### What needs to be done
Type again, exactly, the lines below from the start through the line that includes "-- routing by".

### Data records
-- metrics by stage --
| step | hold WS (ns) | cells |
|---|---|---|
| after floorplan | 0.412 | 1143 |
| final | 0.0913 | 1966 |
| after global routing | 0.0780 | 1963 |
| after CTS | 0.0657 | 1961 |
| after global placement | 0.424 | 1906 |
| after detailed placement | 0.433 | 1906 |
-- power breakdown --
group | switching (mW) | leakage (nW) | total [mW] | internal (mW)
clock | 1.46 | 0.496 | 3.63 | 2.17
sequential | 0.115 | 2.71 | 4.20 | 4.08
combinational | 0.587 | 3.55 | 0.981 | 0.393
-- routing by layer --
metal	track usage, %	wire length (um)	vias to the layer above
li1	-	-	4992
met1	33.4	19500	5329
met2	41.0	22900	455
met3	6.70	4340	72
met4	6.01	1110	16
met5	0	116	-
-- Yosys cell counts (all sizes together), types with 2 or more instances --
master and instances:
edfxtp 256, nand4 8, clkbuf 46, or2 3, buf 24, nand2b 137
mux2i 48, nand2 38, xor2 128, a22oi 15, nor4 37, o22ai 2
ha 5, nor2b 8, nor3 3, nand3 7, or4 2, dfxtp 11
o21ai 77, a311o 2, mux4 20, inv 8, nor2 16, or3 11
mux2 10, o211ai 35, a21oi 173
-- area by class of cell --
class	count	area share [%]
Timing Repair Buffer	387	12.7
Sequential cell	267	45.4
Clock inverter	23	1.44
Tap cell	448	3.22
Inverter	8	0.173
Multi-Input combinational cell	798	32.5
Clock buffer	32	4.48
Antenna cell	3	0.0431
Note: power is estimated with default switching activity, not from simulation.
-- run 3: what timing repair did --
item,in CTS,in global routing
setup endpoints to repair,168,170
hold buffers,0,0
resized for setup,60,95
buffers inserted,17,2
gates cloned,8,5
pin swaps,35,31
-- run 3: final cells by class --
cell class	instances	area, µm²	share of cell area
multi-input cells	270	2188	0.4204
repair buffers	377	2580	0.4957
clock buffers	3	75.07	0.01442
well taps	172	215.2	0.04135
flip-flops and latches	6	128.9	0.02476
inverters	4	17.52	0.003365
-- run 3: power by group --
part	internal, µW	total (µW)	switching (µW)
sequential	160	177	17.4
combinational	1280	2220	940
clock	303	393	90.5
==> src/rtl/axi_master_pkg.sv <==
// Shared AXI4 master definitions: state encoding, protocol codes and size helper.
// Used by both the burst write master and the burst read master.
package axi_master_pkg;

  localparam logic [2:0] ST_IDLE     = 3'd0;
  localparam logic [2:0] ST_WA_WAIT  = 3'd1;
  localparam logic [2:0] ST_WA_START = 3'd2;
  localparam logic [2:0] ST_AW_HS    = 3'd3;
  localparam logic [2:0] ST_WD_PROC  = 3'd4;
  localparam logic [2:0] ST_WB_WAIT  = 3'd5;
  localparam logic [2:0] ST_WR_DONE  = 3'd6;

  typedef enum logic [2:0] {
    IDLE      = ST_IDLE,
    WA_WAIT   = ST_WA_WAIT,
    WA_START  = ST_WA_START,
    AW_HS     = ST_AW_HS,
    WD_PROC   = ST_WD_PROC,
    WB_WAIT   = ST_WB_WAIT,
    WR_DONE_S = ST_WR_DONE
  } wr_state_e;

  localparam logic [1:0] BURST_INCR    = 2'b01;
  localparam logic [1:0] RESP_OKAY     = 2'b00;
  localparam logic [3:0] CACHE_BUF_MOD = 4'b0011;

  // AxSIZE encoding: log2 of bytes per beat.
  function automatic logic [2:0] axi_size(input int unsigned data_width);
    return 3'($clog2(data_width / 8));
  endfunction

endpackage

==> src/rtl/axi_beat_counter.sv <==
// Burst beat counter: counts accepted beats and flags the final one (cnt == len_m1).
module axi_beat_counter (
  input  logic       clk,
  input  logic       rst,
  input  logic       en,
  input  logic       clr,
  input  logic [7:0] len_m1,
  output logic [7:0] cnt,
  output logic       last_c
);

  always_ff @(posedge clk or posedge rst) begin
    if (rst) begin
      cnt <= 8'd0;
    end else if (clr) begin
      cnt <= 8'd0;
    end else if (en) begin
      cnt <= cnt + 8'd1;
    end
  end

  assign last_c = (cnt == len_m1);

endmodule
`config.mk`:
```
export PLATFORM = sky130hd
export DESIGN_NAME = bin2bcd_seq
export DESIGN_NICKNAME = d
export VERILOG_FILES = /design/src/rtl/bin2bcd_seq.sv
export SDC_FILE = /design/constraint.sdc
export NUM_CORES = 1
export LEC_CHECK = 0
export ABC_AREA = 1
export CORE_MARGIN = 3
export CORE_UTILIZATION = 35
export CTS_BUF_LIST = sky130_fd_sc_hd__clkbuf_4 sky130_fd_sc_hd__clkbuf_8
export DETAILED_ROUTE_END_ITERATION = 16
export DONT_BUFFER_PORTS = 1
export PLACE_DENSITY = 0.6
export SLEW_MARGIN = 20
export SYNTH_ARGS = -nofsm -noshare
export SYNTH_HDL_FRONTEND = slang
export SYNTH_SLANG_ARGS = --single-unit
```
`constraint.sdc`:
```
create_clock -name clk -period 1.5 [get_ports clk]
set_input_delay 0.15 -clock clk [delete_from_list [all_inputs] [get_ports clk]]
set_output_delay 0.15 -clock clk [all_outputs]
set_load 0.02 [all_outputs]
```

### Written solution
-- metrics by stage --
| step | hold WS (ns) | cells |
|---|---|---|
| after floorplan | 0.412 | 1143 |
| final | 0.0913 | 1966 |
| after global routing | 0.0780 | 1963 |
| after CTS | 0.0657 | 1961 |
| after global placement | 0.424 | 1906 |
| after detailed placement | 0.433 | 1906 |
-- power breakdown --
group | switching (mW) | leakage (nW) | total [mW] | internal (mW)
clock | 1.46 | 0.496 | 3.63 | 2.17
sequential | 0.115 | 2.71 | 4.20 | 4.08
combinational | 0.587 | 3.55 | 0.981 | 0.393
-- routing by layer --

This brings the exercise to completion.